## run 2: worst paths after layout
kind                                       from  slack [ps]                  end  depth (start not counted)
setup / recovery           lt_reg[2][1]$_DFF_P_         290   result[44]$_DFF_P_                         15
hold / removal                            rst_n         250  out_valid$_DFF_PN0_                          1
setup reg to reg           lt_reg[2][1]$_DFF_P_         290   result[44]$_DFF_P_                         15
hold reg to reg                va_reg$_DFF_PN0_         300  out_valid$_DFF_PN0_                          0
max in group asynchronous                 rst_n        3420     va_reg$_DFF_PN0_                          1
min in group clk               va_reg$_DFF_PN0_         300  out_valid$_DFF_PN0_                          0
--- src/rtl/psteer_pkg.sv ---
`timescale 1ns / 1ps

package psteer_pkg;

  // Default values of the top-level parameters.
  localparam int FRAC_BITS_DEF = 16;
  localparam int SUM_BITS_DEF  = 32;

  // Fixed field widths.
  localparam int REFL_W      = 7;
  localparam int GAIN_W      = 24;
  localparam int SET_W       = 8;
  localparam int LIM_W       = 7;
  localparam int ERR_W       = 9;
  localparam int DIFF_W      = 10;
  localparam int DRIVE_W     = 9;
  localparam int STEER_W     = 24;
  localparam int CFG_IDX_W   = 3;
  localparam int CFG_DATA_W  = 24;
  localparam int IN_DATA_W   = 16;
  localparam int OUT_DATA_W  = 48;
  localparam int STAGES      = 5;

  // Register reset values.
  localparam logic [GAIN_W-1:0] PROP_RST   = 24'd65536;
  localparam logic [GAIN_W-1:0] INT_RST    = 24'd33;
  localparam logic [GAIN_W-1:0] DERIV_RST  = 24'd655360;
  localparam logic [SET_W-1:0]  SET_RST    = 8'd0;
  localparam logic [LIM_W-1:0]  LIM_RST    = 7'd100;
  localparam logic [LIM_W-1:0]  BASE_RST   = 7'd100;

  // Configuration register indexes.
  typedef enum logic [CFG_IDX_W-1:0] {
    REG_PROP     = 3'd0,
    REG_INT      = 3'd1,
    REG_DERIV    = 3'd2,
    REG_SETPOINT = 3'd3,
    REG_LIMIT    = 3'd4,
    REG_BASE     = 3'd5
  } cfg_reg_t;

  // Load strobes of the pipeline stages.
  typedef struct packed {
    logic ld_in;
    logic ld_err;
    logic ld_prod;
    logic ld_clamp;
    logic ld_out;
  } pipe_ld_t;

endpackage

--- src/rtl/psteer_err.sv ---
`timescale 1ns / 1ps

module psteer_err
  import psteer_pkg::*;
#(
  parameter int SUM_BITS = SUM_BITS_DEF
) (
  input  logic                       clk,
  input  logic                       rst_n,
  input  pipe_ld_t                   ld,
  input  logic [REFL_W-1:0]          refl_left,
  input  logic [REFL_W-1:0]          refl_right,
  input  logic signed [SET_W-1:0]    setpoint,
  output logic signed [ERR_W-1:0]    err_o,
  output logic signed [DIFF_W-1:0]   diff_o,
  output logic signed [SUM_BITS-1:0] sum_o
);

  logic [REFL_W-1:0]          left_r, right_r;
  logic signed [ERR_W-1:0]    prev_err_r;
  logic signed [SUM_BITS-1:0] sum_r, sum_nxt;
  logic signed [ERR_W-1:0]    err_nxt, err_r;
  logic signed [DIFF_W-1:0]   diff_nxt, diff_r;
  logic signed [DIFF_W-1:0]   inc;
  logic signed [SUM_BITS:0]   sum_wide;
  logic signed [SUM_BITS-1:0] sum_q_r;
  logic signed [ERR_W-1:0]    rl_diff;

  always_comb begin
    rl_diff  = $signed({2'b00, right_r}) - $signed({2'b00, left_r});
    err_nxt  = ERR_W'(setpoint) - rl_diff;
    inc      = DIFF_W'(err_nxt) + DIFF_W'(prev_err_r);
    diff_nxt = DIFF_W'(err_nxt) - DIFF_W'(prev_err_r);
    sum_wide = (SUM_BITS + 1)'(sum_r) + (SUM_BITS + 1)'(inc);
    // Saturate when the two top bits of the widened sum disagree.
    if (sum_wide[SUM_BITS] != sum_wide[SUM_BITS-1]) begin
      sum_nxt = sum_wide[SUM_BITS] ? {1'b1, {(SUM_BITS-1){1'b0}}}
                                   : {1'b0, {(SUM_BITS-1){1'b1}}};
    end else begin
      sum_nxt = sum_wide[SUM_BITS-1:0];
    end
  end

  always_ff @(posedge clk) begin
    if (ld.ld_in) begin
      left_r  <= refl_left;
      right_r <= refl_right;
    end
    if (ld.ld_err) begin
      err_r   <= err_nxt;
      diff_r  <= diff_nxt;
      sum_q_r <= sum_nxt;
    end
  end

  always_ff @(posedge clk) begin
    if (!rst_n) begin
      prev_err_r <= '0;
      sum_r      <= '0;
    end else if (ld.ld_err) begin
      prev_err_r <= err_nxt;
      sum_r      <= sum_nxt;
    end
  end

  assign err_o  = err_r;
  assign diff_o = diff_r;
  assign sum_o  = sum_q_r;

endmodule

--- src/rtl/psteer_mul.sv ---
`timescale 1ns / 1ps

module psteer_mul
  import psteer_pkg::*;
#(
  parameter int SUM_BITS = SUM_BITS_DEF,
  localparam int LO_W    = SUM_BITS / 2,
  localparam int HI_W    = SUM_BITS - LO_W,
  localparam int PP_W    = GAIN_W + ERR_W,
  localparam int PD_W    = GAIN_W + DIFF_W,
  localparam int PL_W    = GAIN_W + LO_W + 1,
  localparam int PH_W    = GAIN_W + HI_W
) (
  input  logic                       clk,
  input  pipe_ld_t                   ld,
  input  logic signed [GAIN_W-1:0]   prop_gain,
  input  logic signed [GAIN_W-1:0]   int_gain,
  input  logic signed [GAIN_W-1:0]   deriv_gain,
  input  logic signed [ERR_W-1:0]    err,
  input  logic signed [DIFF_W-1:0]   diff,
  input  logic signed [SUM_BITS-1:0] err_sum,
  output logic signed [PP_W-1:0]     p_prop_o,
  output logic signed [PD_W-1:0]     p_der_o,
  output logic signed [PL_W-1:0]     p_ilo_o,
  output logic signed [PH_W-1:0]     p_ihi_o
);

  // The integral product is split into two partial products on the
  // halves of the sum; they are recombined after this register.
  logic signed [LO_W:0]   sum_lo;
  logic signed [HI_W-1:0] sum_hi;
  logic signed [PP_W-1:0] p_prop_r;
  logic signed [PD_W-1:0] p_der_r;
  logic signed [PL_W-1:0] p_ilo_r;
  logic signed [PH_W-1:0] p_ihi_r;

  assign sum_lo = $signed({1'b0, err_sum[LO_W-1:0]});
  assign sum_hi = err_sum[SUM_BITS-1:LO_W];

  always_ff @(posedge clk) begin
    if (ld.ld_prod) begin
      p_prop_r <= PP_W'(prop_gain) * PP_W'(err);
      p_der_r  <= PD_W'(deriv_gain) * PD_W'(diff);
      p_ilo_r  <= PL_W'(int_gain) * PL_W'(sum_lo);
      p_ihi_r  <= PH_W'(int_gain) * PH_W'(sum_hi);
    end
  end

  assign p_prop_o = p_prop_r;
  assign p_der_o  = p_der_r;
  assign p_ilo_o  = p_ilo_r;
  assign p_ihi_o  = p_ihi_r;

endmodule

--- src/rtl/psteer_out.sv ---
`timescale 1ns / 1ps

module psteer_out
  import psteer_pkg::*;
#(
  parameter int FRAC_BITS = FRAC_BITS_DEF,
  parameter int SUM_BITS  = SUM_BITS_DEF,
  localparam int LO_W     = SUM_BITS / 2,
  localparam int HI_W     = SUM_BITS - LO_W,
  localparam int PP_W     = GAIN_W + ERR_W,
  localparam int PD_W     = GAIN_W + DIFF_W,
  localparam int PL_W     = GAIN_W + LO_W + 1,
  localparam int PH_W     = GAIN_W + HI_W
) (
  input  logic                     clk,
  input  pipe_ld_t                 ld,
  input  logic signed [PP_W-1:0]   p_prop,
  input  logic signed [PD_W-1:0]   p_der,
  input  logic signed [PL_W-1:0]   p_ilo,
  input  logic signed [PH_W-1:0]   p_ihi,
  input  logic [LIM_W-1:0]         steer_limit,
  input  logic [LIM_W-1:0]         base_speed,
  output logic [DRIVE_W-1:0]       left_drive,
  output logic [DRIVE_W-1:0]       right_drive,
  output logic [STEER_W-1:0]       steer_value
);

  localparam int SW = GAIN_W + SUM_BITS + 3;
  localparam int CW = LIM_W + FRAC_BITS + 1;
  localparam int DW = CW + 1;
  localparam int XW = (CW > STEER_W) ? CW : STEER_W;

  logic signed [SW-1:0]   total, lim_wide;
  logic signed [CW-1:0]   lim_s, base_s;
  logic signed [CW-1:0]   clamp_nxt, clamp_r;
  logic signed [DW-1:0]   b_plus, b_minus;
  logic signed [XW-1:0]   steer_x;
  logic [DRIVE_W-1:0]     left_r, right_r;
  logic [STEER_W-1:0]     steer_r;

  always_comb begin
    total    = SW'(p_prop) + SW'(p_der) + SW'(p_ilo) + (SW'(p_ihi) <<< LO_W);
    lim_s    = $signed({1'b0, steer_limit, {FRAC_BITS{1'b0}}});
    lim_wide = SW'(lim_s);
    if (total > lim_wide) begin
      clamp_nxt = lim_s;
    end else if (total < -lim_wide) begin
      clamp_nxt = -lim_s;
    end else begin
      clamp_nxt = CW'(total);
    end
  end

  // Arithmetic right shift rounds towards minus infinity.
  always_comb begin
    base_s  = $signed({1'b0, base_speed, {FRAC_BITS{1'b0}}});
    b_plus  = DW'(base_s) + DW'(clamp_r);
    b_minus = DW'(base_s) - DW'(clamp_r);
    steer_x = XW'(clamp_r);
  end

  always_ff @(posedge clk) begin
    if (ld.ld_clamp) begin
      clamp_r <= clamp_nxt;
    end
    if (ld.ld_out) begin
      left_r  <= DRIVE_W'(b_plus >>> FRAC_BITS);
      right_r <= DRIVE_W'(b_minus >>> FRAC_BITS);
      steer_r <= steer_x[STEER_W-1:0];
    end
  end

  assign left_drive  = left_r;
  assign right_drive = right_r;
  assign steer_value = steer_r;

endmodule

--- src/rtl/pid_line_steering.sv ---
`timescale 1ns / 1ps

// PID steering for a two-sensor line follower. Each input item carries a left
// and a right reflection reading; the block forms the error as setpoint minus
// (right - left), keeps the previous error and a saturating sum of the error
// plus the previous error, and returns one result item per input item with the
// clamped steering value (signed, FRAC_BITS fraction bits) and the two wheel
// speeds, each the floor of base power plus or minus the steering value. The
// block takes one item per clock cycle while the output is not stalled. An
// item passes through five register stages in order (input, error and state
// update, multiply, sum and clamp, output). The error sum is updated within
// the error stage, which is what lets consecutive items follow each other on
// every clock. Each stage holds its item while the stage after it is full and
// cannot move on, so a stalled output fills empty stages before the input
// stops taking items; when the output holds no item the input is always ready.
// Gains, setpoint, limit and base power are to be written through the
// configuration port only while the block is idle; the block itself does not
// enforce this, and the controller state is cleared only by reset.

module pid_line_steering
  import psteer_pkg::*;
#(
  parameter int FRAC_BITS = FRAC_BITS_DEF,
  parameter int SUM_BITS  = SUM_BITS_DEF
) (
  input  logic                   clk,
  input  logic                   rst_n,
  // Input items.
  input  logic                   in_tvalid,
  output logic                   in_tready,
  input  logic [IN_DATA_W-1:0]   in_tdata,   // [6:0] refl_left, [13:7] refl_right
  // Result items.
  output logic                   out_tvalid,
  input  logic                   out_tready,
  output logic [OUT_DATA_W-1:0]  out_tdata,  // [8:0] left_drive, [17:9] right_drive,
                                             // [41:18] steer_value
  // Configuration writes.
  input  logic                   cfg_we,
  input  logic [CFG_IDX_W-1:0]   cfg_index,
  input  logic [CFG_DATA_W-1:0]  cfg_wdata
);

  localparam int LO_W = SUM_BITS / 2;
  localparam int HI_W = SUM_BITS - LO_W;
  localparam int PP_W = GAIN_W + ERR_W;
  localparam int PD_W = GAIN_W + DIFF_W;
  localparam int PL_W = GAIN_W + LO_W + 1;
  localparam int PH_W = GAIN_W + HI_W;

  // Configuration registers.
  logic [GAIN_W-1:0] prop_r, int_r, deriv_r;
  logic [SET_W-1:0]  set_r;
  logic [LIM_W-1:0]  lim_r, base_r;

  always_ff @(posedge clk) begin
    if (!rst_n) begin
      prop_r  <= PROP_RST;
      int_r   <= INT_RST;
      deriv_r <= DERIV_RST;
      set_r   <= SET_RST;
      lim_r   <= LIM_RST;
      base_r  <= BASE_RST;
    end else if (cfg_we) begin
      case (cfg_reg_t'(cfg_index))
        REG_PROP:     prop_r  <= cfg_wdata[GAIN_W-1:0];
        REG_INT:      int_r   <= cfg_wdata[GAIN_W-1:0];
        REG_DERIV:    deriv_r <= cfg_wdata[GAIN_W-1:0];
        REG_SETPOINT: set_r   <= cfg_wdata[SET_W-1:0];
        REG_LIMIT:    lim_r   <= cfg_wdata[LIM_W-1:0];
        REG_BASE:     base_r  <= cfg_wdata[LIM_W-1:0];
        default: ;
      endcase
    end
  end

  // Pipeline occupancy. A stage can take an item when it is empty or when
  // the stage after it is taking its item in the same cycle.
  logic [STAGES-1:0] vld_r, vld_nxt, rdy, src_vld;
  pipe_ld_t          ld;

  always_comb begin
    rdy[STAGES-1] = !vld_r[STAGES-1] || out_tready;
    for (int k = STAGES - 2; k >= 0; k--) begin
      rdy[k] = !vld_r[k] || rdy[k+1];
    end
    src_vld = {vld_r[STAGES-2:0], in_tvalid};
    for (int k = 0; k < STAGES; k++) begin
      vld_nxt[k] = rdy[k] ? src_vld[k] : vld_r[k];
    end
    ld.ld_in    = rdy[0] && src_vld[0];
    ld.ld_err   = rdy[1] && src_vld[1];
    ld.ld_prod  = rdy[2] && src_vld[2];
    ld.ld_clamp = rdy[3] && src_vld[3];
    ld.ld_out   = rdy[4] && src_vld[4];
  end

  always_ff @(posedge clk) begin
    if (!rst_n) begin
      vld_r <= '0;
    end else begin
      vld_r <= vld_nxt;
    end
  end

  assign in_tready  = rdy[0];
  assign out_tvalid = vld_r[STAGES-1];

  // Datapath.
  logic signed [ERR_W-1:0]    err;
  logic signed [DIFF_W-1:0]   diff;
  logic signed [SUM_BITS-1:0] err_sum;
  logic signed [PP_W-1:0]     p_prop;
  logic signed [PD_W-1:0]     p_der;
  logic signed [PL_W-1:0]     p_ilo;
  logic signed [PH_W-1:0]     p_ihi;
  logic [DRIVE_W-1:0]         left_drive, right_drive;
  logic [STEER_W-1:0]         steer_value;

  psteer_err #(
    .SUM_BITS (SUM_BITS)
  ) u_err (
    .clk        (clk),
    .rst_n      (rst_n),
    .ld         (ld),
    .refl_left  (in_tdata[REFL_W-1:0]),
    .refl_right (in_tdata[2*REFL_W-1:REFL_W]),
    .setpoint   ($signed(set_r)),
    .err_o      (err),
    .diff_o     (diff),
    .sum_o      (err_sum)
  );

  psteer_mul #(
    .SUM_BITS (SUM_BITS)
  ) u_mul (
    .clk        (clk),
    .ld         (ld),
    .prop_gain  ($signed(prop_r)),
    .int_gain   ($signed(int_r)),
    .deriv_gain ($signed(deriv_r)),
    .err        (err),
    .diff       (diff),
    .err_sum    (err_sum),
    .p_prop_o   (p_prop),
    .p_der_o    (p_der),
    .p_ilo_o    (p_ilo),
    .p_ihi_o    (p_ihi)
  );

  psteer_out #(
    .FRAC_BITS (FRAC_BITS),
    .SUM_BITS  (SUM_BITS)
  ) u_out (
    .clk         (clk),
    .ld          (ld),
    .p_prop      (p_prop),
    .p_der       (p_der),
    .p_ilo       (p_ilo),
    .p_ihi       (p_ihi),
    .steer_limit (lim_r),
    .base_speed  (base_r),
    .left_drive  (left_drive),
    .right_drive (right_drive),
    .steer_value (steer_value)
  );

  assign out_tdata = {{(OUT_DATA_W - 2*DRIVE_W - STEER_W){1'b0}},
                      steer_value, right_drive, left_drive};

endmodule

--- config.mk ---
export PLATFORM = sky130hd
export DESIGN_NAME = pid_line_steering
export DESIGN_NICKNAME = d
export VERILOG_FILES = /design/src/rtl/psteer_pkg.sv /design/src/rtl/psteer_err.sv /design/src/rtl/psteer_mul.sv /design/src/rtl/psteer_out.sv /design/src/rtl/pid_line_steering.sv
export SDC_FILE = /design/constraint.sdc
export NUM_CORES = 2
export LEC_CHECK = 0
export ABC_AREA = 0
export BUFFER_PORTS_ARGS = -buffer_cell sky130_fd_sc_hd__buf_2
export CORE_MARGIN = 3
export CORE_UTILIZATION = 60
export DETAILED_ROUTE_END_ITERATION = 7
export PLACE_DENSITY = 0.83
export REMOVE_ABC_BUFFERS = 1
export SLEW_MARGIN = 20
export SYNTH_ARGS = -nofsm -noshare
export SYNTH_HDL_FRONTEND = slang
export SYNTH_SLANG_ARGS = --single-unit
--- constraint.sdc ---
create_clock -name clk -period 11.05 [get_ports clk]
set_input_delay 2.21 -clock clk [delete_from_list [all_inputs] [get_ports clk]]
set_output_delay 2.21 -clock clk [all_outputs]
set_load 0.03 [all_outputs]
# Word level (Yosys, flattened, before mapping)
# Cells that the tools add are included.
[op_classes] add_sub_neg=12 mul=4 magnitude_cmp=2 eq_ne=6 n_mux=4 n_reduce_logical=22
[op_table] operator="$mux W32" n=2
[op_table] operator="$add A59 B56 Y59" n=1
[op_table] operator="$gt A59 B24 Y1" n=1
[op_table] operator="$lt A59 B59 Y1" n=1
[op_table] operator="$neg A23 Y59" n=1
[op_table] operator="$add A35 B41 Y42" n=1
[op_table] operator="$mul A24 B17 Y41" n=1
[op_table] operator="$mul A24 B16 Y40" n=1
[op_table] operator="$add A33 B34 Y35" n=1
[op_table] operator="$mul A24 B10 Y34" n=1
[op_table] operator="$add A32 B10 Y33" n=1
[op_table] operator="$mul A24 B9 Y33" n=1
[op_table] operator="$add A24 B24 Y25" n=1
[op_table] operator="$sub A24 B24 Y25" n=1
[op_table] operator="$mux W24" n=1
[op_table] operator="$neg A23 Y24" n=1
[op_table] operator="$mux W23" n=1
[op_table] operator="$reduce_and A2 Y1" n=6
[op_table] operator="$add A9 B9 Y10" n=1
[op_table] operator="$sub A9 B9 Y10" n=1
[op_table] operator="$sub A8 B8 Y9" n=1
[op_table] operator="$sub A7 B7 Y8" n=1
[op_table] operator="$eq A3 B2 Y1 const B" n=2
[op_table] operator="$eq A3 B3 Y1 const B" n=2
[op_table] operator="other kinds (6)" n=18
[word_totals] regBits=419 input_bits=48

# Logic depth before layout (Yosys ltp)
[depth] ltp_word=7 mapped_depth=39

# Modules after synthesis
# Synthesis repeated with hierarchy kept, for this count alone.
[hier_totals] hier_cells=7418 area_unflattened_um2=69374.0
[modules_own_cells] mod="psteer_mul" n_inst=1 cells_per_inst=5014 area_per_inst_um2=47386.7 seq_area_each_um2=4444.3
[modules_own_cells] mod="psteer_out" n_inst=1 cells_per_inst=1277 area_per_inst_um2=10707.8 seq_area_each_um2=1981.9
[modules_own_cells] mod="psteer_err" n_inst=1 cells_per_inst=748 area_per_inst_um2=7420.9 seq_area_each_um2=2772.7
[modules_own_cells] mod="pid_line_steering" n_inst=1 cells_per_inst=379 area_per_inst_um2=3858.7 seq_area_each_um2=1981.9

# Least setup slack after synthesis
# No wires, ideal clock.
[synth_timing] path_kind="input -> register" from="in out_tready" to="reg u_mul.p_der_r[0], in the netlist u_mul.p_der_o[0], enable pin" setup_ns=0.674 arrival_time_ns=9.115 t_required_ns=10.376 setup_slack_ns=1.261 cell_stages=4 n_path_buf=1 path_cell_list="nor2b_1 and3_1 clkbuf_1 nor2b_1"
[synth_lines] item="from (decl)" line_no="pid_line_steering.sv:34" source="input logic out_tready,"
[synth_lines] item="to (signal assigned)" line_no="psteer_mul.sv:43" source="p_der_r <= PD_W'(deriv_gain) * PD_W'(diff);"
[synth_lines] item="to (decl)" line_no="psteer_mul.sv:33" source="logic signed [PD_W-1:0] p_der_r;"

# Worst setup path in the final report
[layout_timing] from="reg u_mul.p_prop_r[1], in the netlist u_mul.p_prop_o[1]" to="reg u_out.clamp_r[16] (data pin)"
[layout_between] elab_chain_len=6 word_cells_on_any_way=7
[layout_lines] item="from (decl)" line_no="psteer_mul.sv:32" source="logic signed [PP_W-1:0] p_prop_r;"
[layout_lines] item="from (signal assigned)" line_no="psteer_mul.sv:42" source="p_prop_r <= PP_W'(prop_gain) * PP_W'(err);"
[layout_lines] item="$add A33 B34 Y35 (*)" line_no="psteer_out.sv:42" source="total = SW'(p_prop) + SW'(p_der) + SW'(p_ilo) + (SW'(p_ihi) <<< LO_W);"
[layout_lines] item="$add A35 B41 Y42 (*)" line_no="psteer_out.sv:42"
[layout_lines] item="$add A59 B56 Y59 (*)" line_no="psteer_out.sv:42"
[layout_lines] item="$lt A59 B59 Y1" line_no="psteer_out.sv:47" source="end else if (total < -lim_wide) begin"
[layout_lines] item="$mux W24" line_no="psteer_out.sv:47"
[layout_lines] item="$mux W23 (*)" line_no="psteer_out.sv:45" source="if (total > lim_wide) begin"
[layout_lines] item="via u_out.clamp_nxt[16]" line_no="psteer_out.sv:35" source="logic signed [CW-1:0] clamp_nxt, clamp_r;"
[layout_lines] item="to (signal assigned)" line_no="psteer_out.sv:64" source="clamp_r <= clamp_nxt;"
[layout_lines] item="to (decl)" line_no="psteer_out.sv:35"
# Mark *: on every way through the listed nets, which the timed path passes. The rest lies on a longest branch.
# A chain may end at the register's enable or synchronous reset.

━━━━━━━━

From the listing above, pick out each line where the word "which" appears.

• [Reply]:
// the error stage, which is what lets consecutive items follow each other on
# Mark *: on every way through the listed nets, which the timed path passes. The rest lies on a longest branch.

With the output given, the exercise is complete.